## [Extracted material]
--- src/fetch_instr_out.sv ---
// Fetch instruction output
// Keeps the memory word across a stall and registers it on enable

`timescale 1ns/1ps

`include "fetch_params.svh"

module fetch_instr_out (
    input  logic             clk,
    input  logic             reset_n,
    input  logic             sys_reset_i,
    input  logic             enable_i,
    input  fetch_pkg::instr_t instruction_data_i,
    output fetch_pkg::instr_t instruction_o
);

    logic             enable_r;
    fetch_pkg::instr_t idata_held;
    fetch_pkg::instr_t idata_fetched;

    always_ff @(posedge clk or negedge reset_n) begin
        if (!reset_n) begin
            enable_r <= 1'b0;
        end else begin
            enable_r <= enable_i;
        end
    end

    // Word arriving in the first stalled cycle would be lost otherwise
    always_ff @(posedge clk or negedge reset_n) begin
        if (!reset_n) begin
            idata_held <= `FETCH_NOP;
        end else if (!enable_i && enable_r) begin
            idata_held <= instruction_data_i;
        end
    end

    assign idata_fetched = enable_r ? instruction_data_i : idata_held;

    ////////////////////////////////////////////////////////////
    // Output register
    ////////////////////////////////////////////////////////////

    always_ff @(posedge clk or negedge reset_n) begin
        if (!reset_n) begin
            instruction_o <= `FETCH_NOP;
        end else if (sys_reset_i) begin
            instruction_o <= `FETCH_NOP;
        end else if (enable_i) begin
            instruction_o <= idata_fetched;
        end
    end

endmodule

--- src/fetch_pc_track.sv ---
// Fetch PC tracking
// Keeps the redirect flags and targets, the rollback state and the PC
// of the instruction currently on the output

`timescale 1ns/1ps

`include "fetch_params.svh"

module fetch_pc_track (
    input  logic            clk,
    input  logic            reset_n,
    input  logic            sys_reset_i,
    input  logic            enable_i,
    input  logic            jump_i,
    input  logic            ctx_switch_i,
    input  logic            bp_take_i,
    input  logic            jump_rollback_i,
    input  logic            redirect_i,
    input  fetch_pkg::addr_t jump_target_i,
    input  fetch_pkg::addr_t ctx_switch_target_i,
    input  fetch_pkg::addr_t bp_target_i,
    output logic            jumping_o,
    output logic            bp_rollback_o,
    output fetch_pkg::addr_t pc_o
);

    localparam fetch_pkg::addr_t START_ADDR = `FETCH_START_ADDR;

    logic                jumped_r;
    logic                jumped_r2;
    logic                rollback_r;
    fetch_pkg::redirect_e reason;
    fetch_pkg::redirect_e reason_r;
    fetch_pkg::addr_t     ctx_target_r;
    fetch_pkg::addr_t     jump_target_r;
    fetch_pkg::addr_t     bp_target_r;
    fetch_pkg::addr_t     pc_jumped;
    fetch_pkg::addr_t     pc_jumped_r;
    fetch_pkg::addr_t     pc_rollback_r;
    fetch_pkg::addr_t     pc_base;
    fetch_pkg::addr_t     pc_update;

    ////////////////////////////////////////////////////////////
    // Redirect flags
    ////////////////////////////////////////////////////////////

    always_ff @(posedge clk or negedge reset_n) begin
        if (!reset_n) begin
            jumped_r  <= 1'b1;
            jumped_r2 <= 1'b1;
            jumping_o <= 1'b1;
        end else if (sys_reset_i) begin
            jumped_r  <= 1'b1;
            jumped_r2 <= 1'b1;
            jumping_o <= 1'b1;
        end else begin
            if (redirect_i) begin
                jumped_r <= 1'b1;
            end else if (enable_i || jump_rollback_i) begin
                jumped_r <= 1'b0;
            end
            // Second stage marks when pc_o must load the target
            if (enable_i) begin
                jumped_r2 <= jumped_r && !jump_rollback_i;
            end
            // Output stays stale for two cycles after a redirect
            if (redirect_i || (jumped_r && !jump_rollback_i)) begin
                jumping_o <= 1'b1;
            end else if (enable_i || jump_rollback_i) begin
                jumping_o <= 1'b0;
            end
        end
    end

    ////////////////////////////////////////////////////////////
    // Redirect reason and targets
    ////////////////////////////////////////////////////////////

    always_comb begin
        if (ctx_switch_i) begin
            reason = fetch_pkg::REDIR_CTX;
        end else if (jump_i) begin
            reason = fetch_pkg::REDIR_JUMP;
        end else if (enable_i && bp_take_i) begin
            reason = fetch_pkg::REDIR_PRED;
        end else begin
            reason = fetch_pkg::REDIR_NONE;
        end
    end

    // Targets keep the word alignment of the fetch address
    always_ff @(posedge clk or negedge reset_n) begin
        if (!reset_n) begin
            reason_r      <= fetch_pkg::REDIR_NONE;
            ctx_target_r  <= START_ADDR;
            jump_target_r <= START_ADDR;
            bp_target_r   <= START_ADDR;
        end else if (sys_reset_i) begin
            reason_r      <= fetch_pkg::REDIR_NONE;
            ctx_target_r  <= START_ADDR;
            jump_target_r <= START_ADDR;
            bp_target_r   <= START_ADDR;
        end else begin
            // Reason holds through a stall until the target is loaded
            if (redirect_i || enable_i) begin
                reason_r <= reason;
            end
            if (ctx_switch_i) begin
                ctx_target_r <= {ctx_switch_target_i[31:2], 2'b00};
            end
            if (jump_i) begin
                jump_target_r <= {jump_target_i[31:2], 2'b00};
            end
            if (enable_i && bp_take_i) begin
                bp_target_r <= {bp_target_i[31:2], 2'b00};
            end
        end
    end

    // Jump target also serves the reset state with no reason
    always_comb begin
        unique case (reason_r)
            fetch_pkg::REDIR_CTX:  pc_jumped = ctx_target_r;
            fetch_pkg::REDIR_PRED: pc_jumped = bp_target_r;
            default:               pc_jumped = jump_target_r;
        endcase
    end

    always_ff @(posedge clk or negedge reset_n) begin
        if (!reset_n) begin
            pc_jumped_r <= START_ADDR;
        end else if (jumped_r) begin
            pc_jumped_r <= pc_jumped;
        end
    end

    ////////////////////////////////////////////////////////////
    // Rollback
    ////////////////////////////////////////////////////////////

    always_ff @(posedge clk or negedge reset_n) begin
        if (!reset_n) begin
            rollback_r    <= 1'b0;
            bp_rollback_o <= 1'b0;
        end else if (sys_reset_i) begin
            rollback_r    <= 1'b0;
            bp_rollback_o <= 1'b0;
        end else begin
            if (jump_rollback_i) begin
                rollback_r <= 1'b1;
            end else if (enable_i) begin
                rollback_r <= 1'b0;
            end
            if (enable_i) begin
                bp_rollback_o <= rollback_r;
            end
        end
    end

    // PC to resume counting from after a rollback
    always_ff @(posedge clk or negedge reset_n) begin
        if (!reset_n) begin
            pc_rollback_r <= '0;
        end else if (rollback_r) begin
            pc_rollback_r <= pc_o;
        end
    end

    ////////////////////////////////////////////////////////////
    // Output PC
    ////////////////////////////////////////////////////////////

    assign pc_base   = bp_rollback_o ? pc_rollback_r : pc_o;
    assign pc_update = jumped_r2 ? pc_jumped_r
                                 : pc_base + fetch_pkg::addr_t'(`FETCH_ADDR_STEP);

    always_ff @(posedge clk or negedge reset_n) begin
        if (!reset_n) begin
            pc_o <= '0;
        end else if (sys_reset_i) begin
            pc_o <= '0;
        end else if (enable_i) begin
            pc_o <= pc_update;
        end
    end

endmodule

## [Task description]
Match on "flags" and copy out every line of the entries that contains it.

## [Result for this exercise]
// Keeps the redirect flags and targets, the rollback state and the PC
    // Redirect flags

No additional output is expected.